ACTION ITEM:
For the listing below, return the line containing "export CTS_CLUSTER_SIZE = 20", the line containing "create_clock -name clk", and all lines in between, exactly as written and nothing else.

[RECORD SET Boundary: Start]

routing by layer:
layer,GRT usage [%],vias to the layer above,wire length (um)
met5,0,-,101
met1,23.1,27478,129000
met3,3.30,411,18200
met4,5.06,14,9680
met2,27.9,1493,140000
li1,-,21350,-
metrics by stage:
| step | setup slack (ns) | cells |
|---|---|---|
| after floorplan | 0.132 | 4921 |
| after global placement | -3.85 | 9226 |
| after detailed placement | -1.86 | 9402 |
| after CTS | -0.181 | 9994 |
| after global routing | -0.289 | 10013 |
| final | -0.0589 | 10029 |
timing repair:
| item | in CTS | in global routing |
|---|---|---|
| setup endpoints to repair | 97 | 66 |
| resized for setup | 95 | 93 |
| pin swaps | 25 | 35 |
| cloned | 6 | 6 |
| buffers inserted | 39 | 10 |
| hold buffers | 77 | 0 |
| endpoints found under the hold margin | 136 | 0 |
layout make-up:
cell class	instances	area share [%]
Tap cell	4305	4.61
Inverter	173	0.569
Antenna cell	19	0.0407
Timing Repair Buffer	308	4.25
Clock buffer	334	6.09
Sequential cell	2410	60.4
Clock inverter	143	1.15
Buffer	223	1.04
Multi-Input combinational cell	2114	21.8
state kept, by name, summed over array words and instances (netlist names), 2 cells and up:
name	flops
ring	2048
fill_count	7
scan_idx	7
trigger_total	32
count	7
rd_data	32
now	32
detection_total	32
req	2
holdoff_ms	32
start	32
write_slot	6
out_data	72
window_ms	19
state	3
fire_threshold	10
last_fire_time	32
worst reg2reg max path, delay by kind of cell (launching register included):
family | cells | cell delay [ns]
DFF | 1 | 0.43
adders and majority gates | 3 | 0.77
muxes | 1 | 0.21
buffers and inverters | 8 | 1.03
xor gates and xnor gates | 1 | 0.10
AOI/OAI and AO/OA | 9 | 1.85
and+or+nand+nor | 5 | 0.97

[RECORD SET Boundary: End]
[RECORD SET Boundary: Start]

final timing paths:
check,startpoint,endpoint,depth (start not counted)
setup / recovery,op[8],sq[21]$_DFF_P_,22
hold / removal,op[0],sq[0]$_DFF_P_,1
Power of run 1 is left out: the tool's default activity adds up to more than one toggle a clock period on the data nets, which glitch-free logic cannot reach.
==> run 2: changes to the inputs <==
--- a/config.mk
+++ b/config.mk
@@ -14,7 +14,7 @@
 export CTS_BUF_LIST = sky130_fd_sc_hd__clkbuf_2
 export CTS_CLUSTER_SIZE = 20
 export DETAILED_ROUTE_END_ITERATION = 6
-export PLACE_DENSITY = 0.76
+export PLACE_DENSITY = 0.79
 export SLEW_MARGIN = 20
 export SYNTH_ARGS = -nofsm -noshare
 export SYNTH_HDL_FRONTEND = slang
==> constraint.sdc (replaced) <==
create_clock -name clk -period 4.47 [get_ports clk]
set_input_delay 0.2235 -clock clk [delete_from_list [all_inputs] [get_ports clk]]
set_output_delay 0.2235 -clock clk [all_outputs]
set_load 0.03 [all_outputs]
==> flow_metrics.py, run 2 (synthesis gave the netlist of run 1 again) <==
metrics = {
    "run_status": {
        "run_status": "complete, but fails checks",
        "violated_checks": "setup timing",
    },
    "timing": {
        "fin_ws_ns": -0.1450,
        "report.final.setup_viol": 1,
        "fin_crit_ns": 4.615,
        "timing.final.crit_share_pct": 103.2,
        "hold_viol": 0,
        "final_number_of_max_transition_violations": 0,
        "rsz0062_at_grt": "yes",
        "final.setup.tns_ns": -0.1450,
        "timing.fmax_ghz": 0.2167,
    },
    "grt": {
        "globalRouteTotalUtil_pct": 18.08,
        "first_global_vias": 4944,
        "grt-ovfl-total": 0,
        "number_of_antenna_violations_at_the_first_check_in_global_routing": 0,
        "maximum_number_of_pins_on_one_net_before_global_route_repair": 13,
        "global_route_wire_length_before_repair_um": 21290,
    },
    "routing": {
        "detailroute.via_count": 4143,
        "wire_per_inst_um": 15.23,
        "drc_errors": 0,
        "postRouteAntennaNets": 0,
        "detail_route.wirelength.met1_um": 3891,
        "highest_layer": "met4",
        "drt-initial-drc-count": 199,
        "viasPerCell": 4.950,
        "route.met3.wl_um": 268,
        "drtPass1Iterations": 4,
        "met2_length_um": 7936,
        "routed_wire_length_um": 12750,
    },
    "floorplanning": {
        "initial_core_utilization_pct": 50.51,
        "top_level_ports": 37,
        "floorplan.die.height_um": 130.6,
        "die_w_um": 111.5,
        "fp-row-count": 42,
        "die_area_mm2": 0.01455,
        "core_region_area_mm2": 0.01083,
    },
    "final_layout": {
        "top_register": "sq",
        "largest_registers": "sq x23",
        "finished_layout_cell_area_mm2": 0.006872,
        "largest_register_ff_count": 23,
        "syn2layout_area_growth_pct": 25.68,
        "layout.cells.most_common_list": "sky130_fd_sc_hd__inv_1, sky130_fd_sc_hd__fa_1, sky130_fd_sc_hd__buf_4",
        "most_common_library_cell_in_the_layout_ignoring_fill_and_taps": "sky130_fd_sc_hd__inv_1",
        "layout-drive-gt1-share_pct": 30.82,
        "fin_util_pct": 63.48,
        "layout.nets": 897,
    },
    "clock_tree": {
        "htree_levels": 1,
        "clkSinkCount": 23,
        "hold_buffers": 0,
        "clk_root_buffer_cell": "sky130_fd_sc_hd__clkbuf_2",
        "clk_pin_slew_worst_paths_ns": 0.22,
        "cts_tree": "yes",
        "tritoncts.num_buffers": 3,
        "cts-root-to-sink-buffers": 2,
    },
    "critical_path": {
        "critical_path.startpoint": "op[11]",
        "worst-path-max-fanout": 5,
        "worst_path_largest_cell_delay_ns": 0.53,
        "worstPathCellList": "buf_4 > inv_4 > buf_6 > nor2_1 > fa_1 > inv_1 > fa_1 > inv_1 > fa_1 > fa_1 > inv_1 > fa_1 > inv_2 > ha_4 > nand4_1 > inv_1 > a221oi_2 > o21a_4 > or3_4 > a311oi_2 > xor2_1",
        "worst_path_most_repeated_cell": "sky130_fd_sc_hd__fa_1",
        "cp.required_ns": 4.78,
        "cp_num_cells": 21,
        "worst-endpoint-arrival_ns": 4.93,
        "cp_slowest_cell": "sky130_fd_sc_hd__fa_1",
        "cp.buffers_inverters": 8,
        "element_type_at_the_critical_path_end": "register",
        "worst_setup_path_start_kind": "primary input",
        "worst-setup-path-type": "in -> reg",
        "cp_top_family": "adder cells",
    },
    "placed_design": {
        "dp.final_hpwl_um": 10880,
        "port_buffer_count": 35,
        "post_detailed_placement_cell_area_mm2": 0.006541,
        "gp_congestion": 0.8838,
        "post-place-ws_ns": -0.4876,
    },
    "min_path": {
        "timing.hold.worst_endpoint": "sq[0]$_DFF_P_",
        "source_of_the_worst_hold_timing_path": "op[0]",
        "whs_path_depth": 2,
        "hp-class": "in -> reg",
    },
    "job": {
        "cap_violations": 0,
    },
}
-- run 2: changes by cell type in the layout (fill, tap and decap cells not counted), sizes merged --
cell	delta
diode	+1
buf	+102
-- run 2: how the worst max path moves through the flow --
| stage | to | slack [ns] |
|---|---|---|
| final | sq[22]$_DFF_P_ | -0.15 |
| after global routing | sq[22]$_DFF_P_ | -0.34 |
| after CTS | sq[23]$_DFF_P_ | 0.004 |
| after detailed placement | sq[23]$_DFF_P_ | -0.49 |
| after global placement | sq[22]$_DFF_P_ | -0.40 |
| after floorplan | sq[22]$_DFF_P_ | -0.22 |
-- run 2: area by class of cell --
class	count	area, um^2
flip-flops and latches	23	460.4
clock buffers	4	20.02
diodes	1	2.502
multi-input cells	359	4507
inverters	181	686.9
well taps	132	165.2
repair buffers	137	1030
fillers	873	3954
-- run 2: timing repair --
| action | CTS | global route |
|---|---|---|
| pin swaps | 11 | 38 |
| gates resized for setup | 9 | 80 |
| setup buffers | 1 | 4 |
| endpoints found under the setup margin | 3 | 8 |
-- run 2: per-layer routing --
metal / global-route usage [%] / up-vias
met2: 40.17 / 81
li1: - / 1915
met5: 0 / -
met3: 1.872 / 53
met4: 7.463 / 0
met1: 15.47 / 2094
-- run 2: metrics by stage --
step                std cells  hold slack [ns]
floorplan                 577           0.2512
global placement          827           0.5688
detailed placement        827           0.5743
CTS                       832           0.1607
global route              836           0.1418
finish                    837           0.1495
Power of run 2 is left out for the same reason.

[RECORD SET Boundary: End]

YOUR SOLUTION:
 export CTS_CLUSTER_SIZE = 20
 export DETAILED_ROUTE_END_ITERATION = 6
-export PLACE_DENSITY = 0.76
+export PLACE_DENSITY = 0.79
 export SLEW_MARGIN = 20
 export SYNTH_ARGS = -nofsm -noshare
 export SYNTH_HDL_FRONTEND = slang
==> constraint.sdc (replaced) <==
create_clock -name clk -period 4.47 [get_ports clk]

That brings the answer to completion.